Minaki (/mə'næˌki:/ mih-NAH-kee or /miːnɑːˈkiː/ mee-nah-KEE-') is an unincorporated area and community in Unorganized Kenora District in northwestern Ontario, Canada. It is located at the point where the Canadian National Railways transcontinental main line crosses the Winnipeg River, between Wade to the west and Ena Lake at the east, and was accessible only by rail until about 1960. It was a fuelling and watering point in the days of steam locomotives; now few trains stop in Minaki, though the thrice-weekly Via Rail transcontinental Canadian passenger trains will stop on request at the Minaki railway station.

Tourism is the economic mainstay of Minaki, with camps, lodges and marinas catering to anglers and hunters. It is the embarkation point for more than 100 water-access cottages on surrounding lakes. The largest group of cottagers are from Winnipeg, about 3 hours drive away, and from nearby U.S. states.

==History==

The westbound Canadian, Via Rail's transcontinental train, speeds through Minaki

First Nations people have lived on the Winnipeg River in the Minaki area for a millennium or more, judging by the potshards and arrow points that turn up along the shores. The river was a major canoe route for the explorers and fur traders in the early days of white settlement. In the nineteenth century the Hudson's Bay Company had a trading post a couple of kilometres north of the present community.

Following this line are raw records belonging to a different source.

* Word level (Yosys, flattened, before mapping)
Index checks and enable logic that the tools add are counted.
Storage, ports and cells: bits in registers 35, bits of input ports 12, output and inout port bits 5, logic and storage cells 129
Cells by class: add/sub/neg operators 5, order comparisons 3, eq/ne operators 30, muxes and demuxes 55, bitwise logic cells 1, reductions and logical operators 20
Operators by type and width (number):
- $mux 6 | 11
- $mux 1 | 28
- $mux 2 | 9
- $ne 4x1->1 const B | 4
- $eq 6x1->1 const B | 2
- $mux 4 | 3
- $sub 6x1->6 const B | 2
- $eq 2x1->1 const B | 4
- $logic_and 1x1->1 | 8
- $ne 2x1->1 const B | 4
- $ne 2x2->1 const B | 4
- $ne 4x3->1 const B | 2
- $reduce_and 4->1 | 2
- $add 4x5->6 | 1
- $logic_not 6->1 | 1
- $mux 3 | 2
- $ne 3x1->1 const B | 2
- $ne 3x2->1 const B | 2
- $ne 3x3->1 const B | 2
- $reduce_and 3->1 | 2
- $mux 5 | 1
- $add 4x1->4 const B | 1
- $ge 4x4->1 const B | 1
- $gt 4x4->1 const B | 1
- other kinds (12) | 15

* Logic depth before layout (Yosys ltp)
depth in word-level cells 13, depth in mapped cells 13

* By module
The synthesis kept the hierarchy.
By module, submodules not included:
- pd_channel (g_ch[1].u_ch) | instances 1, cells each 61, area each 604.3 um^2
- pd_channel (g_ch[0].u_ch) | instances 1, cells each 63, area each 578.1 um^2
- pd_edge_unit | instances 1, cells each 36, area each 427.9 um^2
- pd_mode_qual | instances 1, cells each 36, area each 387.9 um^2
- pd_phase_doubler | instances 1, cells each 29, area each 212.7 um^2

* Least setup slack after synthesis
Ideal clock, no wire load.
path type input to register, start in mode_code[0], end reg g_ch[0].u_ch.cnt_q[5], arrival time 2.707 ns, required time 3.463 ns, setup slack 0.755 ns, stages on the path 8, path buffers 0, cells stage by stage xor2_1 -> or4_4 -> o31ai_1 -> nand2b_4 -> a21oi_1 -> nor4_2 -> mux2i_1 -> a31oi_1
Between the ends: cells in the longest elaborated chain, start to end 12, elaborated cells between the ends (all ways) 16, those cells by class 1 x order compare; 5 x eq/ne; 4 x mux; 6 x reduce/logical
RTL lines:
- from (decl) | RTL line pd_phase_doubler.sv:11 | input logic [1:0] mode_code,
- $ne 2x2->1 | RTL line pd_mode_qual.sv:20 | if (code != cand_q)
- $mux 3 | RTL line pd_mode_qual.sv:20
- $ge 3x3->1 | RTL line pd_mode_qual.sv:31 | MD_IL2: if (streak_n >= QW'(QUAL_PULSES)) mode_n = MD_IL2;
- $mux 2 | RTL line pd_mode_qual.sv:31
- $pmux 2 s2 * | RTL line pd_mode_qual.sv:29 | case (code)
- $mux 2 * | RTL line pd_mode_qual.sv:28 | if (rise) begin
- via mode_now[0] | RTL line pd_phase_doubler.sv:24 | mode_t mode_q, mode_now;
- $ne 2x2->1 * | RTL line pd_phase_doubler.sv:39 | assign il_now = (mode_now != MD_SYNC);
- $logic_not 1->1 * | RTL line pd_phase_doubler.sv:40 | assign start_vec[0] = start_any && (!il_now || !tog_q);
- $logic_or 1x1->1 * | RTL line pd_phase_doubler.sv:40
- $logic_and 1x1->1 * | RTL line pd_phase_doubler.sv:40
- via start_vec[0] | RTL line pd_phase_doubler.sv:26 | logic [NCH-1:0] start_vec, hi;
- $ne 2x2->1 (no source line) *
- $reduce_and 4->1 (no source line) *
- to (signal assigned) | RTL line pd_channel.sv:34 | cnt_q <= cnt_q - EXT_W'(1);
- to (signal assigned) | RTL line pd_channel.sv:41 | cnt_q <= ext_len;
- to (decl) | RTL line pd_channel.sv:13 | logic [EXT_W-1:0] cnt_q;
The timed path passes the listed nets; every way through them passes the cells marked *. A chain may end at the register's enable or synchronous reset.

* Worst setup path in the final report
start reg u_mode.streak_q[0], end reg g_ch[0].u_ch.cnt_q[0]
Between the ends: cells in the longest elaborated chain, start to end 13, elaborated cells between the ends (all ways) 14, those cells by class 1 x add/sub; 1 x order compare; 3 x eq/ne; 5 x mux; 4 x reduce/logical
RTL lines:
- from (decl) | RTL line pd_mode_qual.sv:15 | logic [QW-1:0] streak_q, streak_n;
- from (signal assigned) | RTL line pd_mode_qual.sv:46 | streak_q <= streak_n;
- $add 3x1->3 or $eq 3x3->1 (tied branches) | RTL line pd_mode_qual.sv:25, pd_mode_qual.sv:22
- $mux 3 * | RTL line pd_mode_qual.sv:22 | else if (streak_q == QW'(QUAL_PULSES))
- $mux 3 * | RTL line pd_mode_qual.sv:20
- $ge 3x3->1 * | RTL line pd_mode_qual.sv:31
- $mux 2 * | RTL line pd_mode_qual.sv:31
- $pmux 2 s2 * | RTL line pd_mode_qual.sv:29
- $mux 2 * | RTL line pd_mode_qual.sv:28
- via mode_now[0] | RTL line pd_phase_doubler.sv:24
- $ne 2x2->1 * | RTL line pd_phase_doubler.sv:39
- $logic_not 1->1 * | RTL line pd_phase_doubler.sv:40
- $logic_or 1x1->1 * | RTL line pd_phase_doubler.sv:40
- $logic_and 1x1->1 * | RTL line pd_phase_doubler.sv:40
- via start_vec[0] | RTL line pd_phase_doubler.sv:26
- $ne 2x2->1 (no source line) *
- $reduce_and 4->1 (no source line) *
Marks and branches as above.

The modern community of Minaki got its start about 1910 when the National Transcontinental Railway built a bridge across the river near where Skipper Holst had built a hotel a few years earlier and called the place Winnipeg River Crossing. The booming city of Winnipeg was about three hours travel to the west on the railway, and in no time there was a land boom in vacation properties on the small lakes along the railway.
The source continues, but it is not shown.